過去の新年の挨拶

2022年のご挨拶

「2022年 年頭所感」

 昨年は全国的に新型コロナウイルス感染症との闘いが続く中、徳島大学病院ではそこまで大きな混乱はなく心臓血管外科としても比較的順調に職務が遂行できました。相変わらず医局は5人体制のままですが成人・小児・大血管・末梢血管・血管内治療それぞれの領域で安全確実な手術に取り組み、手術数も順調に増加して主要開心術数(TAVI(経カテーテル的大動脈弁留置術)やTEVAR(胸部大動脈ステントグラフト内挿術)を含む)は180例を超え過去最多更新となりました。昨年の手術におけるトピックとしてはインペラ(補助循環用ポンプカテーテル)の使用開始やsutureless弁(糸を結ばずに固定できる大動脈弁)の徳島県内第1例目使用という新たな取り組みに加え、弓部大動脈瘤に対するtotal debranch TEVARや弁膜症に対する小切開低侵襲手術(MICS)の施行数の増加などがあり、今後も引き続き国内・外の先進施設に遜色ない先端医療をご提供していきたいと考えています。また他のトピックとしては、昨年11月に当科主催で市民公開講座を開催いたしました。詳細は当科ホームページをご覧頂きたいのですが、WEB開催となったにもかかわらず多くの方々から好意的な反響を頂き、今後もこのような教育・社会貢献につながるイベントを継続して行っていきたいと考えております。

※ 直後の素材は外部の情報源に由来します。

File: src/rtl/indexed_lsh_buf.sv
// Indexed left-shift deletion buffer: remove any slot with a single-cycle compaction, append at the tail.
// Optional macro IDX_LSH_ZERO_FILL_EN clears the slot vacated by a remove.
module indexed_lsh_buf #(
    parameter int data_width_param = 32,
    parameter int idx_width_param  = 4
) (
    input  logic                        clk,
    input  logic                        rst_n,
    input  logic                        ld_valid,
    input  logic [data_width_param-1:0] ld_data,
    output logic                        ld_ready,
    input  logic                        rm_valid,
    input  logic [idx_width_param-1:0]  rm_idx,
    output logic                        rm_ready,
    output logic                        out_valid,
    output logic [data_width_param-1:0] out_data,
    output logic                        out_err,
    input  logic                        out_ready,
    output logic [idx_width_param:0]    count,
    input  logic [idx_width_param-1:0]  peek_idx,
    output logic [data_width_param-1:0] peek_data
);

    localparam int depth_param = 2 ** idx_width_param;

    typedef enum logic {
        IDLE,
        RESP
    } state_t;

    state_t                      state;
    state_t                      state_next;
    logic [data_width_param-1:0] arr      [depth_param];
    logic [data_width_param-1:0] arr_next [depth_param];
    logic [idx_width_param:0]    count_next;
    logic [idx_width_param:0]    count_m1;
    logic [idx_width_param-1:0]  wr_idx;
    logic                        ld_fire;
    logic                        rm_fire;
    logic                        rm_hit;

    assign ld_ready  = (count != (idx_width_param + 1)'(depth_param));
    assign rm_ready  = !out_valid || out_ready;
    assign ld_fire   = ld_valid && ld_ready;
    assign rm_fire   = rm_valid && rm_ready;
    assign rm_hit    = rm_fire && ({1'b0, rm_idx} < count);
    assign count_m1  = count - (idx_width_param + 1)'(1);
    assign out_valid = (state == RESP);
    assign peek_data = arr[peek_idx];

    // A paired append lands in the slot the remove just freed, so count stays put.
    assign wr_idx = rm_hit ? count_m1[idx_width_param-1:0] : count[idx_width_param-1:0];

    always_comb begin
        arr_next   = arr;
        count_next = count;
        if (rm_hit) begin
            for (int k = 0; k < depth_param - 1; k++) begin
                if ((k >= int'(rm_idx)) && (k < int'(count) - 1)) begin
                    arr_next[k] = arr[k+1];
                end
            end
`ifdef IDX_LSH_ZERO_FILL_EN
            arr_next[count_m1[idx_width_param-1:0]] = '0;
`endif
            count_next = count_m1;
        end
        if (ld_fire) begin
            arr_next[wr_idx] = ld_data;
            count_next       = count_next + (idx_width_param + 1)'(1);
        end
    end

    always_comb begin
        state_next = state;
        case (state)
            IDLE: if (rm_fire) state_next = RESP;
            RESP: if (out_ready && !rm_fire) state_next = IDLE;
            default: state_next = IDLE;
        endcase
    end

    always_ff @(posedge clk or negedge rst_n) begin
        if (!rst_n) begin
            for (int k = 0; k < depth_param; k++) begin
                arr[k] <= '0;
            end
            count <= '0;
        end else begin
            arr   <= arr_next;
            count <= count_next;
        end
    end

    // Response payload only reloads on an accepted remove, so it holds while stalled.
    always_ff @(posedge clk or negedge rst_n) begin
        if (!rst_n) begin
            state    <= IDLE;
            out_data <= '0;
            out_err  <= 1'b0;
        end else begin
            state <= state_next;
            if (rm_fire) begin
                out_data <= rm_hit ? arr[rm_idx] : '0;
                out_err  <= !rm_hit;
            end
        end
    end

endmodule

File: config.mk
export PLATFORM = sky130hd
export DESIGN_NAME = indexed_lsh_buf
export DESIGN_NICKNAME = d
export VERILOG_FILES = /design/src/rtl/indexed_lsh_buf.sv
export SDC_FILE = /design/constraint.sdc
export NUM_CORES = 1
export LEC_CHECK = 0
export BUFFER_PORTS_ARGS = -buffer_cell sky130_fd_sc_hd__buf_4
export CAP_MARGIN = 20
export CORE_ASPECT_RATIO = 1.75
export CORE_MARGIN = 4
export CORE_UTILIZATION = 57
export CTS_CLUSTER_DIAMETER = 30
export CTS_CLUSTER_SIZE = 8
export DETAILED_ROUTE_END_ITERATION = 10
export HOLD_SLACK_MARGIN = 0.06
export PLACE_DENSITY = 0.77
export SLEW_MARGIN = 20
export SYNTH_ARGS = -nofsm -noshare
export SYNTH_HDL_FRONTEND = slang
export SYNTH_SLANG_ARGS = --single-unit
File: constraint.sdc
create_clock -name clk -period 3.53 [get_ports clk]
set_clock_uncertainty 0.05 [all_clocks]
set_input_delay 0.353 -clock clk [delete_from_list [all_inputs] [get_ports clk]]
set_output_delay 0.353 -clock clk [all_outputs]
set_load 0.01 [all_outputs]
==> summary.md, run 1 <==
| Metric | Value |
|---|---|
| Status | complete, no violations |
| Most common library cells after synthesis | mux2_2, dfrtp_1, mux4_2, clkbuf_1, nand2_1 |
| Top FF cell, synth | dfrtp_1 |
| Crit path launch | count[1] |
| Mapped Cells | 2373 |
| Post-CTS sizing | 0 |
| Min-delay src | out_ready |
| PortBufs | 117 |
| Htree depth | 3 |
| Yosys warnings | 0 |
| First-pass GRT wire length | 162 mm |
| Initial Utilization | 0.577 |
| DP Wirelength | 65.0 mm |
| R2R Path Start | count[1] |
| Filler cells | 4038 |
| Final worst-path cycle share | 0.941 |
| Routed len/inst | 31.7 um |
| Critical Path End Type | flip-flop |
| Most used cell, CP | buf_4 |
| Remaining DRCs | 0 |
| Async S/R FF share, synth | 1.00 |
| Syn Nets | 2427 |
| Clk sinks | 551 |
| WHS | 127 ps |
| Mapped Area | 0.0343 mm^2 |
| CP Class | flip-flop to flip-flop |
| Largest net degree at the start of global routing | 99 |
| Net Sw Power | 12.3 mW |
| Core area | 0.0594 mm^2 |
| Area Overhead vs Synth | 18.2% |
| VDD IR max | 556 uV |
| Placed Instances | 3178 |
| Comb pwr share | 0.425 |
| Max cap viols | 0 |
| Boundary Pins | 118 |
| Cell Int Power | 24.1 mW |
| Largest stage delay, worst path | 380 ps |
| Cell breakdown of the critical path | inv_1 -> buf_4 -> ha_1 -> and4bb_2 -> a221oi_2 -> o211ai_2 -> a211oi_4 -> buf_4 -> mux2_2 -> mux2_1 |
| Placer Congestion | 0.912 |
| #FFs+latches synth | 551 |
| GR Util All Layers | 0.332 |
| Part of the power in registers | 0.338 |
| Vias in the first global route | 25803 |
| RSZ-0062 raised after global routing | no |
| Critical Path Fanout Max | 15 |
| Finished Core Util | 0.683 |
| Post-layout nets | 2601 |
| Fmax | 301 MHz |
| Pre-Repair DR Iteration Count | 6 |
| Placed Area | 0.0370 mm^2 |
| Number of routed nets with antenna violations | 0 |
| Initial drt markers | 1857 |
| Synth top area share | 0.402 |
| CTS max path bufs | 3 |
| Power, Total | 36.3 mW |
| Share of layout cells above drive strength 1 | 0.579 |
| Power Density | 897 mW/mm^2 |
| Measured slew at the worst slew-check pin | 995 ps |
| Final Max Slew Viols | 0 |
| Slew HR | 0.337 |
| Chip height | 332 um |
| WP data arrival | 3800 ps |
| Die ar. | 0.0643 mm^2 |
| Lkg Pwr | 16.8 nW |
| Clock share of power | 0.238 |
| Initial antenna violation count | 1 |
| CTS tree | yes |
| Row count | 118 |
| Sequential fraction of the synthesis area | 0.402 |
| Worst skew pair latency | 650 ps |
| CTS clk-pin slew, worst paths | 50 ps |
| Final worst path period need | 3320 ps |
| Vias post-DR | 23798 |
| Final WL | 107 mm |
| CP required | 4010 ps |
| Final Setup Violations | 0 |
| CTS Root Cell | clkbuf_16 |
| Die Span X | 193 um |
| Number of enable flip-flop cells after synthesis | 0 |
| Distinct cells, synth | 57 |
| Worst slack at placement | -39.2 ps |
| Worst hold-check path type | input pin to flip-flop |
| Vias/cell | 7.03 |
| Synth top area cells | dfrtp_1, mux2_2, mux4_2 |
| Gr ovfl total | 0 |
| Worst path slowest cell | mux2_2 |
| Count leader, synth | mux2_2 |
| Buf/Inv on CP | 3 |
| Critical path's top delay family | compound AO/OA/AOI/OAI gates |
| Num CTS Buffers | 94 |
| Switching Share | 0.337 |
| Final cell count without fillers | 3383 |
| Final hold viol count | 0 |
| Mean Syn Cell Area | 14.4 um^2 |
| CP startpoint kind | flip-flop |
| Area leader, netlist | dfrtp_1 |
| Design Area, Final | 0.0405 mm^2 |
| Worst Slack Setup Final | 208 ps |
| TNS Setup | 0 ps |
sequential cells by signal, summed over array words and instances (netlist names), named ones only:
signal	cells
arr	480
out_valid	1
out_data	32
out_err	1
count	5
placed cells by master, fill, tap and decap left out, types with 32 or more instances in the layout:
cell type,Yosys,routed
a22o_1,32,32
buf_12,0,54
dfrtp_1,551,551
o21ai_0,90,89
nand2_1,107,106
mux2_2,712,712
mux2i_1,101,98
clkbuf_16,0,95
buf_4,0,207
mux2_1,59,59
dlygate4sd3_1,0,35
mux4_2,320,320
worst register-to-register path: stages, from the launching register on:
cell and delay [ps]:
dfrtp_1 350, inv_1 70, buf_4 140, ha_1 270, and4bb_2 320, a221oi_2 340
o211ai_2 270, a211oi_4 350, buf_4 370, mux2_2 400, mux2_1 290
kinds of logic (layout without fill, tap and decap cells):
family,Yosys count,count (layout),synth area share
muxes,1222,1222,0.506
buffers and inverters,233,461,0.0294
adders and majority gates,9,9,0.00329
other,0,2,0
AOI/OAI and AO/OA,177,177,0.0344
and+or+nand+nor,171,171,0.0217
xor gates and xnor gates,10,10,0.00256
DFF,551,551,0.402
final cells by class:
class                           instances  area (um^2)  area share
Timing Repair Buffer                  301         3050      0.0753
Antenna cell                            2         5.00    0.000124
Tap cell                              780          976      0.0241
Clock inverter                         27          319     0.00787
Sequential cell                       551        13800       0.340
Inverter                               10         37.5    0.000926
Clock buffer                          123         2630      0.0650
Multi-Input combinational cell       1589        19700       0.486
worst paths after layout:
kind	slack [ps]	depth (start not counted)	end
setup / recovery	210	10	arr[130]
hold / removal	130	4	out_valid
setup reg to reg	210	10	arr[130]
max in group asynchronous	2030	3	arr[243]
min in group asynchronous	280	2	arr[201]
hold reg to reg	450	1	out_data[30]
power by group through the flow:
stage               Combinational [mW]  Sequential, mW  Clock (mW)
finish                            15.4            12.3        8.64
detailed placement                15.1            12.3           0
global route                      16.3            12.7        9.01
floorplan                         10.8            11.3           0
CTS                               15.3            12.2        8.72
global placement                  14.6            11.9           0
timing repair:
| action | CTS | global route |
|---|---|---|
| hold endpoints to repair | 585 | 0 |
| gates cloned | 0 | 0 |
| setup endpoints to repair | 5 | 58 |
| hold buffers | 35 | 0 |
| buffers inserted | 7 | 11 |
| pin swaps | 1 | 3 |
layer usage:
| layer | track usage | wire length [um] | part of all wire | up-vias |
|---|---|---|---|---|
| met5 | 0 | 0 | 0 | - |
| met4 | 0.209 | 7810 | 0.073 | 0 |
| met3 | 0.0536 | 7180 | 0.067 | 463 |
| met2 | 0.576 | 55600 | 0.52 | 1263 |
| met1 | 0.384 | 36700 | 0.34 | 12488 |
| li1 | - | - | - | 9584 |
Note: power is estimated with default switching activity, not from simulation.
==> inputs of run 2 (changes only) <==
CELL_PAD_IN_SITES_DETAIL_PLACEMENT = 0   (was not set)
CELL_PAD_IN_SITES_GLOBAL_PLACEMENT = 1   (was not set)
CORE_UTILIZATION = 48   (was 57)
PLACE_DENSITY = not set   (was 0.77)
PLACE_DENSITY_LB_ADDON = 0.1   (was not set)
==> run 2 against run 1 <==
Net effect:
- largest power group unchanged
- sequential power barely moved
- sequential cell count did not move
- largest cell class unchanged
- final cell count rose by 4.6%
- die area rose by 18%
- setup slack got worse by 52 ps
- critical path depth rose by 3
- critical path type unchanged
- total power rose by 5.1%
- via count fell by 4.0%
- non-clock buffer count fell by 26
- global-route usage fell by 3.9 points
- combinational power barely moved
==> summary.md, run 2 (synthesis results as in run 1) <==
| Metric | Value |
|---|---|
| Final Setup Violations | 0 |
| GR Util All Layers | 0.293 |
| Die Span X | 210 um |
| Clk sinks | 551 |
| Power, Total | 38.2 mW |
| PortBufs | 117 |
| Largest Register | arr |
| Row count | 129 |
| CP startpoint kind | flip-flop |
| Core area | 0.0707 mm^2 |
| Initial antenna violation count | 5 |
| Postcts setup bufs | 0 |
| Largest net degree at the start of global routing | 123 |
| Final hold viol count | 0 |
| Num CTS Buffers | 109 |
| Design Area, Final | 0.0414 mm^2 |
| Final worst-path cycle share | 0.956 |
| Final worst path period need | 3370 ps |
| Worst hold-check path type | input pin to flip-flop |
| Vias in the first global route | 25059 |
| CTS clk-pin slew, worst paths | 50 ps |
| VDD IR max | 541 uV |
| Most frequent cells in the layout | mux2_2, dfrtp_1, mux4_2 |
| Htree depth | 3 |
| RSZ-0062 raised after global routing | no |
| CTS Root Cell | clkbuf_16 |
| TNS Setup | 0 ps |
| Area Overhead vs Synth | 20.7% |
| Gr ovfl total | 0 |
| Initial Utilization | 0.485 |
| Critical Path End Type | flip-flop |
| CP required | 4030 ps |
| Initial drt markers | 1308 |
| Share of layout cells above drive strength 1 | 0.582 |
| Die ar. | 0.0759 mm^2 |
| Lkg Pwr | 17.1 nW |
| Boundary Pins | 118 |
| WP data arrival | 3880 ps |
| Remaining DRCs | 0 |
| Routed len/inst | 31.4 um |
| Pre-Repair DR Iteration Count | 5 |
| Chip height | 361 um |
| CTS max path bufs | 3 |
| Post-layout nets | 2590 |
| Commonest non-fill, non-tap cell in the layout | mux2_2 |
| Placed Area | 0.0371 mm^2 |
| Final WL | 111 mm |
| Max cap viols | 0 |
| Power Density | 924 mW/mm^2 |
| Largest register FFs | 480 |
| First-pass GRT wire length | 166 mm |
| Fmax | 296 MHz |
| Slew HR | 0.347 |
| Vias/cell | 6.46 |
| Number of routed nets with antenna violations | 0 |
| DP Wirelength | 64.5 mm |
| Worst skew pair latency | 690 ps |
| Vias post-DR | 22841 |
| Status | complete, no violations |
| Measured slew at the worst slew-check pin | 979 ps |
| Biggest regs | arr (480), out_data (32), count (5) |
| Placer Congestion | 0.901 |
| Critical Path Fanout Max | 32 |
| Final Max Slew Viols | 0 |
| CTS tree | yes |
| CP Class | flip-flop to flip-flop |
run 2: cell types whose count changed in the layout (fill, tap and decap cells not counted), moves of 2 or more:
cell,delta
inv_16,-2
clkbuf_16,+17
buf_12,-7
bufinv_16,+13
buf_4,-21
clkinv_4,+2
clkinv_2,+9
clkinvlp_4,+3
run 2: metrics by stage:
step | hold WS (ps) | cells | util | setup slack (ps)
after global placement | 328 | 3305 | 0.525 | 102
after CTS | 104 | 3536 | 0.584 | 139
after detailed placement | 313 | 3305 | 0.525 | 99.5
after floorplan | 7.41 | 2373 | - | -10.7
after global routing | 219 | 3538 | 0.585 | 14.7
final | 155 | 3538 | 0.585 | 156
run 2: layout make-up:
type | count | area, um^2
Tap cell | 917 | 1150
Clock inverter | 54 | 801
Multi-Input combinational cell | 1589 | 19700
Antenna cell | 1 | 2.50
Timing Repair Buffer | 275 | 2790
Fill cell | 5615 | 29300
Clock buffer | 141 | 3050
Inverter | 10 | 37.5
Sequential cell | 551 | 13800
run 2: critical path, stage by stage (launching register included):
cell and delay (ps):
dfrtp_1 350, clkinv_1 90, ha_1 290, nand2_1 80, o21a_1 200, o21ai_2 250, nor2_1 90, a21oi_2 210
ha_1 210, nand3_1 150, or3_1 420, mux2i_4 320, clkbuf_16 310, o21ai_0 150
run 2: per-layer routing:
| metal | vias to the layer above | share of wire | track usage |
|---|---|---|---|
| li1 | 9560 | - | - |
| met1 | 12317 | 0.38 | 0.352 |
| met2 | 723 | 0.54 | 0.533 |
| met3 | 241 | 0.045 | 0.0419 |
| met4 | 0 | 0.040 | 0.109 |
| met5 | - | 0 | 0 |
run 2: where the power goes:
| part | internal [mW] | switching [mW] | total, mW |
|---|---|---|---|
| combinational | 9.07 | 6.10 | 15.2 |
| clock | 7.28 | 3.58 | 10.9 |
| sequential | 9.39 | 2.77 | 12.2 |
| total | 25.8 | 12.4 | 38.2 |
run 2: final timing paths:
kind                            slack (ps)          end        start  depth (start not counted)
worst max-delay path                   160     arr[366]     count[2]                         13
worst min-delay path                   150      out_err    out_ready                          4
worst max register to register         160     arr[366]     count[2]                         13
worst min register to register         450  out_data[3]  out_data[3]                          1
max in group asynchronous             2030     arr[205]        rst_n                          3
min in group asynchronous              160     arr[262]        rst_n                          2
run 2: repair_timing:
item                       in CTS  in global routing
setup endpoints to repair       0                 53
resized for setup               0                  8
hold endpoints to repair      590                  0
hold buffers                   36                  0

 さて、今年の干支は「壬寅(みずのえ・とら)」、陰陽五行説では「陽気を孕み春の胎動を助く」、冬が厳しいほど春の芽吹きは生命力に溢れ華々しく生まれることを表していると言われています。社会では「コロナを克服し新しい世界を構築していく年にふさわしい」と言われていますが、我々徳大心臓血管外科に当てはめると4月に待望の新入局医師が加わってくれる予定であり、まさに華々しく新たな展開を迎えていく年になりそうです。今後も継続的に入局者を増やして徳大心臓血管外科を発展させ、徳島ならびに四国の医療に貢献していきたいと思っています。一方で、「壬寅」には、「春の胎動が大きく花開くためには地道な自分磨きを行い実力を養う必要がある」という意味もあるそうです。我々も、各自が一層責任をもって職務に当たり、安全確実かつ先進的な医療をご提供していきたいと考えています。今後も徳大心臓血管外科に是非ご期待・ご注目下さい。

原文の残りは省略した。